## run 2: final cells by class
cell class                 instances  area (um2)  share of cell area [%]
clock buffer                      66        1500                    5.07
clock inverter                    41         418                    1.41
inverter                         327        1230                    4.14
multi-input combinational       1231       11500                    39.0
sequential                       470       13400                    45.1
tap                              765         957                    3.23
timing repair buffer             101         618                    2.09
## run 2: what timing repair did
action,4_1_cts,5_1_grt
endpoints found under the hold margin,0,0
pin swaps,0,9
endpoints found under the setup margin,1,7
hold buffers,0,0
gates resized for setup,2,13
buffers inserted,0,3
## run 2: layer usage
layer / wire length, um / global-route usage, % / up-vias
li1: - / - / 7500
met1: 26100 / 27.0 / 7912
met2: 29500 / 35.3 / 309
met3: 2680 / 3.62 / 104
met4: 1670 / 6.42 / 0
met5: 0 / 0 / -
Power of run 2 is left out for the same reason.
`src/rtl/core/ptw_pkg.sv`:
```
package ptw_pkg;

  localparam int unsigned AddrW = 32;
  localparam int unsigned FlagW = 4;

  typedef enum logic [1:0] {
    KIND_READ  = 2'd0,
    KIND_WRITE = 2'd1,
    KIND_DONE  = 2'd2
  } kind_t;

  typedef enum logic [1:0] {
    ST_OK       = 2'd0,
    ST_DIR_FAULT = 2'd1,
    ST_TBL_FAULT = 2'd2
  } status_t;

  typedef enum logic {
    OP_START = 1'b0,
    OP_DATA  = 1'b1
  } opcode_t;

  // walk flag bits
  localparam int unsigned FL_SHADOW = 0;
  localparam int unsigned FL_SET_A  = 1;
  localparam int unsigned FL_SET_D  = 2;
  localparam int unsigned FL_USER   = 3;

  // entry bits
  localparam int unsigned E_P  = 0;
  localparam int unsigned E_W  = 1;
  localparam int unsigned E_U  = 2;
  localparam int unsigned E_A  = 5;
  localparam int unsigned E_D  = 6;
  localparam int unsigned E_PS = 7;

  typedef struct packed {
    opcode_t          opcode;
    logic [AddrW-1:0] virt_addr;
    logic [AddrW-1:0] dir_base;
    logic [FlagW-1:0] walk_flags;
    logic [AddrW-1:0] read_data;
  } walk_req_t;

  typedef struct packed {
    kind_t            kind;
    logic             last;
    logic [AddrW-1:0] mem_addr;
    logic [AddrW-1:0] write_data;
    logic [AddrW-1:0] phys_addr;
    status_t          status;
    logic [AddrW-1:0] dir_entry_addr;
    logic             dir_entry_valid;
    logic [AddrW-1:0] tbl_entry_addr;
    logic             tbl_entry_valid;
  } walk_rsp_t;

endpackage

```
`src/rtl/core/two_level_page_table_walker.sv`:
```
// Latency: a beat's first result is presented on the cycle after it is accepted.
// Throughput: one request beat per cycle while each beat yields one result and rsp_stall is low;
//   a beat that yields more than one result (at most 3) holds the request side until its last
//   result is taken, set by the three-entry result buffer that drains one beat per cycle while rsp_stall is low.
// Reset (rst, synchronous): walk idle, held address/flag state zero, paging off,
//   result buffer empty.
module two_level_page_table_walker
  import ptw_pkg::*;
(
  input  logic      clk,
  input  logic      rst,
  input  logic      cfg_we,
  input  logic      cfg_wdata,
  input  logic      req_valid,
  output logic      req_stall,
  input  walk_req_t req,
  output logic      rsp_valid,
  input  logic      rsp_stall,
  output walk_rsp_t rsp
);

  typedef enum logic [1:0] {
    PH_IDLE = 2'd0,
    PH_DIR  = 2'd1,
    PH_TBL  = 2'd2
  } phase_t;

  phase_t           phase, phase_next;
  logic             paging_on;
  logic [AddrW-1:0] held_vaddr, held_vaddr_next;
  logic [FlagW-1:0] held_flags, held_flags_next;
  logic [AddrW-1:0] held_dir_addr, held_dir_addr_next;
  logic [AddrW-1:0] held_tbl_addr, held_tbl_addr_next;

  walk_rsp_t        slots [3];
  walk_rsp_t        res [3];
  logic [1:0]       remain;
  logic [1:0]       res_cnt;
  logic             acc, pop;

  function automatic logic entry_fails(input logic [AddrW-1:0] e,
                                       input logic [FlagW-1:0] fl);
    entry_fails = !e[E_P] || (!e[E_W] && fl[FL_SET_D]) || (!e[E_U] && fl[FL_USER]);
  endfunction

  assign rsp_valid = (remain != 2'd0);
  assign rsp       = slots[0];
  assign pop       = rsp_valid && !rsp_stall;
  assign req_stall = (remain > 2'd1) || ((remain == 2'd1) && rsp_stall);
  assign acc       = req_valid && !req_stall;

  always_comb begin
    logic [AddrW-1:0] ent;
    logic [1:0]       n;
    walk_rsp_t        blank;

    blank              = '0;
    blank.kind         = KIND_READ;
    blank.status       = ST_OK;
    res[0]             = blank;
    res[1]             = blank;
    res[2]             = blank;
    n                  = 2'd0;
    ent                = req.read_data;
    phase_next         = PH_IDLE;
    held_vaddr_next    = held_vaddr;
    held_flags_next    = held_flags;
    held_dir_addr_next = held_dir_addr;
    held_tbl_addr_next = held_tbl_addr;

    if (req.opcode == OP_START) begin
      if (!paging_on && !req.walk_flags[FL_SHADOW]) begin
        res[n].kind      = KIND_DONE;
        res[n].phys_addr = req.virt_addr;
        n                = n + 2'd1;
      end else begin
        held_vaddr_next    = req.virt_addr;
        held_flags_next    = req.walk_flags;
        held_dir_addr_next = req.dir_base + {20'd0, req.virt_addr[31:22], 2'b00};
        held_tbl_addr_next = '0;
        phase_next         = PH_DIR;
        res[n].kind        = KIND_READ;
        res[n].mem_addr    = held_dir_addr_next;
        n                  = n + 2'd1;
      end
    end else begin
      case (phase)
        PH_DIR: begin
          if (entry_fails(ent, held_flags)) begin
            res[n].kind            = KIND_DONE;
            res[n].status          = ST_DIR_FAULT;
            res[n].dir_entry_addr  = held_dir_addr;
            res[n].dir_entry_valid = 1'b1;
            n                      = n + 2'd1;
          end else begin
            if (!held_flags[FL_SHADOW] && held_flags[FL_SET_A]) begin
              ent[E_A]          = 1'b1;
              res[n].kind       = KIND_WRITE;
              res[n].mem_addr   = held_dir_addr;
              res[n].write_data = ent;
              n                 = n + 2'd1;
            end
            if (ent[E_PS]) begin
              res[n].kind            = KIND_DONE;
              res[n].phys_addr       = {ent[31:22], 22'd0} + {10'd0, held_vaddr[21:0]};
              res[n].dir_entry_addr  = held_dir_addr;
              res[n].dir_entry_valid = 1'b1;
              n                      = n + 2'd1;
            end else begin
              held_tbl_addr_next = {ent[31:12], 12'd0} + {20'd0, held_vaddr[21:12], 2'b00};
              phase_next         = PH_TBL;
              res[n].kind        = KIND_READ;
              res[n].mem_addr    = held_tbl_addr_next;
              n                  = n + 2'd1;
            end
          end
        end
        PH_TBL: begin
          if (entry_fails(ent, held_flags)) begin
            res[n].kind            = KIND_DONE;
            res[n].status          = ST_TBL_FAULT;
            res[n].dir_entry_addr  = held_dir_addr;
            res[n].dir_entry_valid = 1'b1;
            res[n].tbl_entry_addr  = held_tbl_addr;
            res[n].tbl_entry_valid = 1'b1;
            n                      = n + 2'd1;
          end else begin
            if (!held_flags[FL_SHADOW] && held_flags[FL_SET_A]) begin
              ent[E_A]          = 1'b1;
              res[n].kind       = KIND_WRITE;
              res[n].mem_addr   = held_tbl_addr;
              res[n].write_data = ent;
              n                 = n + 2'd1;
            end
            if (!held_flags[FL_SHADOW] && held_flags[FL_SET_D]) begin
              ent[E_D]          = 1'b1;
              res[n].kind       = KIND_WRITE;
              res[n].mem_addr   = held_tbl_addr;
              res[n].write_data = ent;
              n                 = n + 2'd1;
            end
            res[n].kind            = KIND_DONE;
            res[n].phys_addr       = {ent[31:12], held_vaddr[11:0]};
            res[n].dir_entry_addr  = held_dir_addr;
            res[n].dir_entry_valid = 1'b1;
            res[n].tbl_entry_addr  = held_tbl_addr;
            res[n].tbl_entry_valid = 1'b1;
            n                      = n + 2'd1;
          end
        end
        default: begin
          // data with no walk pending: dropped
        end
      endcase
    end

    if (n != 2'd0) begin
      res[n - 2'd1].last = 1'b1;
    end
    res_cnt = n;
  end

  always_ff @(posedge clk) begin
    if (rst) begin
      phase         <= PH_IDLE;
      paging_on     <= 1'b0;
      held_vaddr    <= '0;
      held_flags    <= '0;
      held_dir_addr <= '0;
      held_tbl_addr <= '0;
      remain        <= 2'd0;
    end else begin
      if (cfg_we) begin
        paging_on <= cfg_wdata;
      end
      if (acc) begin
        phase         <= phase_next;
        held_vaddr    <= held_vaddr_next;
        held_flags    <= held_flags_next;
        held_dir_addr <= held_dir_addr_next;
        held_tbl_addr <= held_tbl_addr_next;
        remain        <= res_cnt;
      end else if (pop) begin
        remain <= remain - 2'd1;
      end
    end
  end

  always_ff @(posedge clk) begin
    if (acc) begin
      slots[0] <= res[0];
      slots[1] <= res[1];
      slots[2] <= res[2];
    end else if (pop) begin
      slots[0] <= slots[1];
      slots[1] <= slots[2];
    end
  end

  a_last_is_final: assert property (@(posedge clk) disable iff (rst)
    rsp_valid && rsp.last |-> remain == 2'd1)
    else $error("last beat with more results queued");

  a_final_is_last: assert property (@(posedge clk) disable iff (rst)
    remain == 2'd1 |-> rsp.last)
    else $error("final queued beat not marked last");

  a_write_not_last: assert property (@(posedge clk) disable iff (rst)
    rsp_valid && rsp.kind == KIND_WRITE |-> !rsp.last)
    else $error("write-back ended a beat sequence");

  a_empty_takes: assert property (@(posedge clk) disable iff (rst)
    remain == 2'd0 |-> !req_stall)
    else $error("request stalled with empty result buffer");

endmodule
```
`config.mk`:
```
export PLATFORM = sky130hd
export DESIGN_NAME = two_level_page_table_walker
export DESIGN_NICKNAME = d
export VERILOG_FILES = /design/src/rtl/core/ptw_pkg.sv /design/src/rtl/core/two_level_page_table_walker.sv
export SDC_FILE = /design/constraint.sdc
export NUM_CORES = 1
export LEC_CHECK = 0
export ABC_CLOCK_PERIOD_IN_PS = 48600
export BUFFER_PORTS_ARGS = -buffer_cell sky130_fd_sc_hd__buf_4
export CAP_MARGIN = 20
export CORE_MARGIN = 4
export CORE_UTILIZATION = 60
export CTS_BUF_LIST = sky130_fd_sc_hd__clkbuf_4 sky130_fd_sc_hd__clkbuf_8
export DETAILED_ROUTE_END_ITERATION = 8
export PLACE_DENSITY = 0.82
export SLEW_MARGIN = 20
export SYNTH_ARGS = -nofsm -noshare
export SYNTH_HDL_FRONTEND = slang
export SYNTH_SLANG_ARGS = --single-unit
```
`constraint.sdc`:
```
create_clock -name clk -period 48.6 [get_ports clk]
set_input_delay 2.43 -clock clk [delete_from_list [all_inputs] [get_ports clk]]
set_output_delay 2.43 -clock clk [all_outputs]
set_load 0.01 [all_outputs]
```
==> run metrics <==
antenna violations before repair 1; Worst-Margin Slew 1166 ps; synthesized flop and latch total 514; gr ovfl total 0; Setup-failing EPs final 0; # fillers 2646; Post-CTS Resized 0; DRC 0; Critical Path RT 46170 ps; via total after detailed routing 16484; Syn Inst Count 1908; status finished, final reports clean; P&R area growth vs syn 12.51%; port bufs around 270; Synth Area in Compound Gates 16.51%; routed vias/inst 6.412; WP depth 4; commonest non-fill, non-tap cell in the layout edfxtp_1; critical-path cell list buf_4 -> a21boi_0 -> inv_1 -> buf_4; Worst Setup Start Kind input port; Core Box Area approximately 38000 um2; period utilisation layout 11.17%; top_reg_cell synth edfxtp_1; Clock Pin Slew Worst Setup and Hold Paths approximately 60 ps; Final Hold Viols 0; clock sinks between 500 and 600; R2R cell count 7; first-pass GRT wire length around 94000 um; Post-Synthesis Cell Area 23190 um2; Gate power share 10.7%; ANT nets after route 0; DR WL/cell 24.36 um; count of pins over their slew limit 0; Initial DRT Pass Iterations 7; Clock Skews 27.18 ps; Lkg Pwr 9.863 nW; TritonCTS Buffers 81; Clock Tree Root clkbuf_8; RSZ-0062 raised after global routing false; Post-Route Setup TNS 0 ps; Final Wtd Congestion 0.9092; HP Class flip-flop to flip-flop; htree depth 3; die area 41860 um2; clock tree from TritonCTS built; critical hold path startpoint held_flags[3]; worst-path maximum fanout 4; Clock Path Buffers 3; Reg power frac 52.4%; reg2reg end slots[0][43]; met2 WL 28250 um; most frequent CP cell buf_4; top layer in use met5; simple-gate portion of the synthesized area 10.61%; Clk Latency, worst-skew pair 630 ps; IR drop worst, VDD 0.02313 mV; Max Clock Freq 184.3 MHz; # Post-CTS Setup Buffers 0; Die Span X 204.6 um; placed wire-length estimate 39790 um; WHS Endpoint held_flags[3]; Critical Setup Path Class input port to output port; net load switching power 0.0002570 W; Nets 2117; Yosys cell types 56; CP bufs+invs 3; Adder-Cell Fraction of Synth Area under 10%; Rows a little over 70; CP arrival 3000 ps; reg-to-reg startpoint remain[0]; Sw Share 24.87%; Die H 204.6 um; ys async rst share 0%; multiplexer area fraction after synthesis 0.04316%; largest family of logic cells by synthesized area compound AO/OA/AOI/OAI gates; met1 wire length 23330 um; Post-synth EDFFs 421; XOR/XNOR share of the synthesized area 1.020%; Sequential cell area 14500 um2; Int Pwr 0.0007764 W; Initial Util 61.14%; mean post-synth cell area 12.16 um2; Multi-input gate area approximately 6900 um2; pin count of the biggest net entering global routing around 180; share of layout cells above drive strength 1 22.43%; hold slack roughly 460 ps; flop2flop setup slack 44910 ps; DRT Wirelength 62620 um; Clock power frac 36.8%; ant diodes 0; hold depth 2; hold_buf cts 0; Iter 0 DRT Violations 2438; PwrDens 39.61 nW/um2; Worst path top cell family by delay buffers and inverters; Slew HR 22.30%; Seq/Total Area, Yosys 62.54%; final period demand of the worst path 5427 ps; IO Count 276; GRT Total Usage between 20% and 30%; CP max stage delay 220 ps; vias in the first global route roughly 16000; met3 WL 7984 um; most frequent cells in the layout edfxtp_1 (421), buf_4 (296), a22o_1 (190), nand2_1 (164), and2_1 (126); Max-cap violations 0; CP Capture Type output port; Yosys warnings 0; slowest cell on the critical path a21boi_0
==> sequential cells by signal, indices dropped and copies added, names as in the netlist <==
register	flops
held_dir_addr	32
phase	2
remain	2
held_flags	4
held_tbl_addr	30
slots	421
paging_on	1
held_vaddr	22
==> worst max path at each step <==
stage,startpoint,to,slack [ps]
2_1_floorplan,rsp_stall,slots[0][0],22130
5_1_grt,rsp_stall,req_stall,43090
6_report,rsp_stall,req_stall,43170
4_1_cts,rsp_stall,req_stall,43180
3_5_place_dp,req[100],slots[0][243],43000
3_3_place_gp,req[100],slots[0][166],43120
==> cells in the mapped netlist (4+ instances only) <==
cell | n | area [um2]
nand2_1 | 164 | 615.6
o211ai_1 | 4 | 30.03
nand3_1 | 41 | 205.2
buf_4 | 168 | 1261
and2_1 | 127 | 794.5
xor2_1 | 14 | 122.6
nor2_1 | 96 | 360.4
edfxtp_1 | 421 | 12640
a22oi_1 | 69 | 518.0
a221o_1 | 24 | 240.2
nor3_1 | 13 | 65.06
ha_1 | 17 | 212.7
nand4_1 | 6 | 37.54
buf_1 | 6 | 22.52
inv_1 | 22 | 82.58
xnor2_1 | 13 | 113.9
buf_6 | 7 | 78.83
and3_1 | 31 | 193.9
a211oi_1 | 18 | 135.1
dfxtp_1 | 93 | 1862
nor3b_1 | 4 | 30.03
nor2b_1 | 6 | 37.54
clkbuf_1 | 106 | 397.9
o21ai_0 | 49 | 245.2
buf_2 | 13 | 65.06
a21oi_1 | 106 | 530.5
o22ai_1 | 11 | 68.82
a22o_1 | 190 | 1664
nand2b_1 | 6 | 37.54
a21o_1 | 9 | 67.56
a222oi_1 | 14 | 140.1
==> power groups by stage <==
| stage | Sequential, W | Combinational [W] | Clock, W |
|---|---|---|---|
| 2_1_floorplan | 0.000575 | 0.0000749 | 0 |
| 3_3_place_gp | 0.000549 | 0.000107 | 0 |
| 3_5_place_dp | 0.000550 | 0.000109 | 0 |
| 4_1_cts | 0.000542 | 0.000110 | 0.000385 |
| 5_1_grt | 0.000545 | 0.000118 | 0.000405 |
| 6_report | 0.000542 | 0.000111 | 0.000381 |
==> final cells by class <==
cell class | count | area share, %
clock buffers | 127 | 5.884
flip-flops and latches | 514 | 55.59
clock inverters | 24 | 0.6234
inverters | 23 | 0.3501
multi-input cells | 1072 | 26.29
well taps | 511 | 2.450
repair buffers | 300 | 8.818
==> cells by family after synthesis <==
group                    Yosys count
AND/OR/NAND/NOR                  506
XOR/XNOR                          27
adder cells (fa/ha/maj)           18
AO/OA/AOI/OAI                    518
other                              1
buffers and inverters            323
flip-flops                       514
multiplexers                       1
==> per-layer routing <==
layer | global-route usage, % | vias up
met2 | 44.86 | 1238
met4 | 13.09 | 2
met3 | 6.823 | 204
met5 | 0 | -
met1 | 40.31 | 7897
li1 | - | 7143
==> tightest hold or removal path: cells and delay by family (launching register included) <==
family / cells / cell delay, ps
flops: 1 / 310
simple gates: 1 / 50
compound gates: 1 / 50
==> metrics by stage <==
stage                     total power, W  instances  utilization (%)  cell area (um2)  setup WS (ps)
after floorplan                0.0006495       1909                -            23200          22130
after global placement         0.0006562       2419            64.21            24360          43120
after detailed placement       0.0006596       2419            64.21            24360          43000
after CTS                       0.001036       2570            68.69            26060          43180
after global routing            0.001068       2571            68.79            26090          43090
final                           0.001033       2571            68.79            26090          43170
Power figures use the tool's default switching activity.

⁂

* **TASK DETAILS**
Look for the word "more" in the listing above, and copy every line where you find it.

* **TASK OUTPUT**
//   a beat that yields more than one result (at most 3) holds the request side until its last
    else $error("last beat with more results queued");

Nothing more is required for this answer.